All of the data below should be copied exactly as it stands.
---------- Data to process
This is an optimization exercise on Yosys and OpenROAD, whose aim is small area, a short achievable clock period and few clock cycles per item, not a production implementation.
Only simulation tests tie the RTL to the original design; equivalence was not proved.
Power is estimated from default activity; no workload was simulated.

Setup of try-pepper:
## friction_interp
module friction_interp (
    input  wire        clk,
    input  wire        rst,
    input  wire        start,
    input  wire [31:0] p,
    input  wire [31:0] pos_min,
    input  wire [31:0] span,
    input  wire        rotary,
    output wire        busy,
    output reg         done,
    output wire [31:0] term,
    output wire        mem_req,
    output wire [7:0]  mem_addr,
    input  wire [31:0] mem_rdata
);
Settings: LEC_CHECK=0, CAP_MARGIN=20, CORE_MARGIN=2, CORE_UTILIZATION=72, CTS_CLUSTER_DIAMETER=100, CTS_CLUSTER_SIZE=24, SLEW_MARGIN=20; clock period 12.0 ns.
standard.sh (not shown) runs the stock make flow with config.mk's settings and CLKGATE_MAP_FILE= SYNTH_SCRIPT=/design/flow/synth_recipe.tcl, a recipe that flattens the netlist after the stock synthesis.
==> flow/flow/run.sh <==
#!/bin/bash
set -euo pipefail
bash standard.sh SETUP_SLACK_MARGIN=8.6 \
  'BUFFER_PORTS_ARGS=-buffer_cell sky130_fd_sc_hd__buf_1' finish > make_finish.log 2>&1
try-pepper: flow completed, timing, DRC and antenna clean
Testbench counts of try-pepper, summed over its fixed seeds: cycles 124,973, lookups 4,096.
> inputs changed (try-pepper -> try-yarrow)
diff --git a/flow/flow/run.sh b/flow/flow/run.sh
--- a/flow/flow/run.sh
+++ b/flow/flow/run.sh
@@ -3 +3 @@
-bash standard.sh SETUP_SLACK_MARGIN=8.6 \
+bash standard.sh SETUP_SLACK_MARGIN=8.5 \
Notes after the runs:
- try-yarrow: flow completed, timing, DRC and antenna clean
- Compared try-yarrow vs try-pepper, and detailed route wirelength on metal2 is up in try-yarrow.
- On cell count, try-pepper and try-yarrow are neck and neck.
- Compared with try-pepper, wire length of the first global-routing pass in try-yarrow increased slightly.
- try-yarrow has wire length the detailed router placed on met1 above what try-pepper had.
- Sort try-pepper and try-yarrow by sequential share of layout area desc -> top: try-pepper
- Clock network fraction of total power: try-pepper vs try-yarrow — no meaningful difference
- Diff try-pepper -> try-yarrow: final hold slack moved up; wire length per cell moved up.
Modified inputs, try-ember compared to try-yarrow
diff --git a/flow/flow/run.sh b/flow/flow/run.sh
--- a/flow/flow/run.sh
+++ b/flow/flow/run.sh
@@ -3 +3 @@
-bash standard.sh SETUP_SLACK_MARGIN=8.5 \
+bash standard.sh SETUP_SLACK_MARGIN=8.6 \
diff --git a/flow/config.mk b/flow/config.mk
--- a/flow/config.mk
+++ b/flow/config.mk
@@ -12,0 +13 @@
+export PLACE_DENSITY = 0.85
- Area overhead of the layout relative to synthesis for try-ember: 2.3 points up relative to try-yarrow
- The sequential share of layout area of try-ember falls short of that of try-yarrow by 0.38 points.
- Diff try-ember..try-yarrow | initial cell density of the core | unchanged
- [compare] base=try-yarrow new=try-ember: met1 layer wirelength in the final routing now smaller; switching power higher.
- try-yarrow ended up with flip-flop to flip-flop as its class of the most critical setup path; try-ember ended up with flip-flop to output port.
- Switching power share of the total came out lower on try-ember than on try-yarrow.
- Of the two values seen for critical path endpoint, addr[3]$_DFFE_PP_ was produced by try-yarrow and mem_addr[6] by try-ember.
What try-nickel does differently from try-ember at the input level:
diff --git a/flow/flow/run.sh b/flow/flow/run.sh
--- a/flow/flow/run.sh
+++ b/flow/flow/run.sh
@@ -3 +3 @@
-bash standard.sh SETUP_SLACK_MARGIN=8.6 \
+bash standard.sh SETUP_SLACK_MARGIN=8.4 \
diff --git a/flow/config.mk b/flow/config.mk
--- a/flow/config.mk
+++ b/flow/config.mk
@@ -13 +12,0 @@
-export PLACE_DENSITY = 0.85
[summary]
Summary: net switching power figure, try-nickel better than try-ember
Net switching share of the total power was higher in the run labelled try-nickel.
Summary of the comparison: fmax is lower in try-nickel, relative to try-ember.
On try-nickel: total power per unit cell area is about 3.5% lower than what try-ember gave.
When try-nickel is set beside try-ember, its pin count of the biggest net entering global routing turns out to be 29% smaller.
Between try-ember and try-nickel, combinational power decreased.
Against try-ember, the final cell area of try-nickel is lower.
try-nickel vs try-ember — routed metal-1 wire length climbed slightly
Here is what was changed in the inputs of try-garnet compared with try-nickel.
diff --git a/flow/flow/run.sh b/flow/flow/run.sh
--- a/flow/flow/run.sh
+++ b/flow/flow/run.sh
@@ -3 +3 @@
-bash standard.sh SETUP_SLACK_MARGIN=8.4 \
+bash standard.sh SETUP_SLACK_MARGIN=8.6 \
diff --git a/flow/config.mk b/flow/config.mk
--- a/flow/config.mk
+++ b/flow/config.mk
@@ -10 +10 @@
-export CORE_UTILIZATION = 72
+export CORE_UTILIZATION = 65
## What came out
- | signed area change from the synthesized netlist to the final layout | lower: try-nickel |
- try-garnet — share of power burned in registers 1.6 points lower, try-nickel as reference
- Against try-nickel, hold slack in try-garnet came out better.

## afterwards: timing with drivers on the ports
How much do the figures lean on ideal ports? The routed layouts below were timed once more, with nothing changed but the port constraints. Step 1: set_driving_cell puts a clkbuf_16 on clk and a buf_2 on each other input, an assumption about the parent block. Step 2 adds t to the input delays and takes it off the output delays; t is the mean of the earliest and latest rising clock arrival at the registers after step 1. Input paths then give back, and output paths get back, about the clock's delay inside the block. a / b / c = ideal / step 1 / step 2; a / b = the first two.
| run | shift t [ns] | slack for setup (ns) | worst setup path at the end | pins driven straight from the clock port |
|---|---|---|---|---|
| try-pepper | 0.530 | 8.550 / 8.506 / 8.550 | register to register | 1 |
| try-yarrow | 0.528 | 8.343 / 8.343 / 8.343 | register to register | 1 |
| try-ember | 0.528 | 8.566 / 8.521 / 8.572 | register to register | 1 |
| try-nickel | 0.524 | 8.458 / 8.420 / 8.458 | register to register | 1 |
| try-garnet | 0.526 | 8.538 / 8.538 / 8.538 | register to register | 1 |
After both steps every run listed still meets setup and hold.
--------------------
**Completed task:**
This is an optimization exercise on Yosys and OpenROAD, whose aim is small area, a short achievable clock period and few clock cycles per item, not a production implementation.
Only simulation tests tie the RTL to the original design; equivalence was not proved.
Power is estimated from default activity; no workload was simulated.

Setup of try-pepper:
## friction_interp
module friction_interp (
    input  wire        clk,
    input  wire        rst,
    input  wire        start,
    input  wire [31:0] p,
    input  wire [31:0] pos_min,
    input  wire [31:0] span,
    input  wire        rotary,
    output wire        busy,
    output reg         done,
    output wire [31:0] term,
    output wire        mem_req,
    output wire [7:0]  mem_addr,
    input  wire [31:0] mem_rdata
);
Settings: LEC_CHECK=0, CAP_MARGIN=20, CORE_MARGIN=2, CORE_UTILIZATION=72, CTS_CLUSTER_DIAMETER=100, CTS_CLUSTER_SIZE=24, SLEW_MARGIN=20; clock period 12.0 ns.
standard.sh (not shown) runs the stock make flow with config.mk's settings and CLKGATE_MAP_FILE= SYNTH_SCRIPT=/design/flow/synth_recipe.tcl, a recipe that flattens the netlist after the stock synthesis.
==> flow/flow/run.sh <==
#!/bin/bash
set -euo pipefail
bash standard.sh SETUP_SLACK_MARGIN=8.6 \
  'BUFFER_PORTS_ARGS=-buffer_cell sky130_fd_sc_hd__buf_1' finish > make_finish.log 2>&1
try-pepper: flow completed, timing, DRC and antenna clean
Testbench counts of try-pepper, summed over its fixed seeds: cycles 124,973, lookups 4,096.
> inputs changed (try-pepper -> try-yarrow)
diff --git a/flow/flow/run.sh b/flow/flow/run.sh
--- a/flow/flow/run.sh
+++ b/flow/flow/run.sh
@@ -3 +3 @@
-bash standard.sh SETUP_SLACK_MARGIN=8.6 \
+bash standard.sh SETUP_SLACK_MARGIN=8.5 \
Notes after the runs:
- try-yarrow: flow completed, timing, DRC and antenna clean
- Compared try-yarrow vs try-pepper, and detailed route wirelength on metal2 is up in try-yarrow.
- On cell count, try-pepper and try-yarrow are neck and neck.
- Compared with try-pepper, wire length of the first global-routing pass in try-yarrow increased slightly.
- try-yarrow has wire length the detailed router placed on met1 above what try-pepper had.
- Sort try-pepper and try-yarrow by sequential share of layout area desc -> top: try-pepper
- Clock network fraction of total power: try-pepper vs try-yarrow — no meaningful difference
- Diff try-pepper -> try-yarrow: final hold slack moved up; wire length per cell moved up.
Modified inputs, try-ember compared to try-yarrow
diff --git a/flow/flow/run.sh b/flow/flow/run.sh
--- a/flow/flow/run.sh
+++ b/flow/flow/run.sh
@@ -3 +3 @@
-bash standard.sh SETUP_SLACK_MARGIN=8.5 \
+bash standard.sh SETUP_SLACK_MARGIN=8.6 \
diff --git a/flow/config.mk b/flow/config.mk
--- a/flow/config.mk
+++ b/flow/config.mk
@@ -12,0 +13 @@
+export PLACE_DENSITY = 0.85
- Area overhead of the layout relative to synthesis for try-ember: 2.3 points up relative to try-yarrow
- The sequential share of layout area of try-ember falls short of that of try-yarrow by 0.38 points.
- Diff try-ember..try-yarrow | initial cell density of the core | unchanged
- [compare] base=try-yarrow new=try-ember: met1 layer wirelength in the final routing now smaller; switching power higher.
- try-yarrow ended up with flip-flop to flip-flop as its class of the most critical setup path; try-ember ended up with flip-flop to output port.
- Switching power share of the total came out lower on try-ember than on try-yarrow.
- Of the two values seen for critical path endpoint, addr[3]$_DFFE_PP_ was produced by try-yarrow and mem_addr[6] by try-ember.
What try-nickel does differently from try-ember at the input level:
diff --git a/flow/flow/run.sh b/flow/flow/run.sh
--- a/flow/flow/run.sh
+++ b/flow/flow/run.sh
@@ -3 +3 @@
-bash standard.sh SETUP_SLACK_MARGIN=8.6 \
+bash standard.sh SETUP_SLACK_MARGIN=8.4 \
diff --git a/flow/config.mk b/flow/config.mk
--- a/flow/config.mk
+++ b/flow/config.mk
@@ -13 +12,0 @@
-export PLACE_DENSITY = 0.85
[summary]
Summary: net switching power figure, try-nickel better than try-ember
Net switching share of the total power was higher in the run labelled try-nickel.
Summary of the comparison: fmax is lower in try-nickel, relative to try-ember.
On try-nickel: total power per unit cell area is about 3.5% lower than what try-ember gave.
When try-nickel is set beside try-ember, its pin count of the biggest net entering global routing turns out to be 29% smaller.
Between try-ember and try-nickel, combinational power decreased.
Against try-ember, the final cell area of try-nickel is lower.
try-nickel vs try-ember — routed metal-1 wire length climbed slightly
Here is what was changed in the inputs of try-garnet compared with try-nickel.
diff --git a/flow/flow/run.sh b/flow/flow/run.sh
--- a/flow/flow/run.sh
+++ b/flow/flow/run.sh
@@ -3 +3 @@
-bash standard.sh SETUP_SLACK_MARGIN=8.4 \
+bash standard.sh SETUP_SLACK_MARGIN=8.6 \
diff --git a/flow/config.mk b/flow/config.mk
--- a/flow/config.mk
+++ b/flow/config.mk
@@ -10 +10 @@
-export CORE_UTILIZATION = 72
+export CORE_UTILIZATION = 65
## What came out
- | signed area change from the synthesized netlist to the final layout | lower: try-nickel |
- try-garnet — share of power burned in registers 1.6 points lower, try-nickel as reference
- Against try-nickel, hold slack in try-garnet came out better.

## afterwards: timing with drivers on the ports
How much do the figures lean on ideal ports? The routed layouts below were timed once more, with nothing changed but the port constraints. Step 1: set_driving_cell puts a clkbuf_16 on clk and a buf_2 on each other input, an assumption about the parent block. Step 2 adds t to the input delays and takes it off the output delays; t is the mean of the earliest and latest rising clock arrival at the registers after step 1. Input paths then give back, and output paths get back, about the clock's delay inside the block. a / b / c = ideal / step 1 / step 2; a / b = the first two.
| run | shift t [ns] | slack for setup (ns) | worst setup path at the end | pins driven straight from the clock port |
|---|---|---|---|---|
| try-pepper | 0.530 | 8.550 / 8.506 / 8.550 | register to register | 1 |
| try-yarrow | 0.528 | 8.343 / 8.343 / 8.343 | register to register | 1 |
| try-ember | 0.528 | 8.566 / 8.521 / 8.572 | register to register | 1 |
| try-nickel | 0.524 | 8.458 / 8.420 / 8.458 | register to register | 1 |
| try-garnet | 0.526 | 8.538 / 8.538 / 8.538 | register to register | 1 |
After both steps every run listed still meets setup and hold.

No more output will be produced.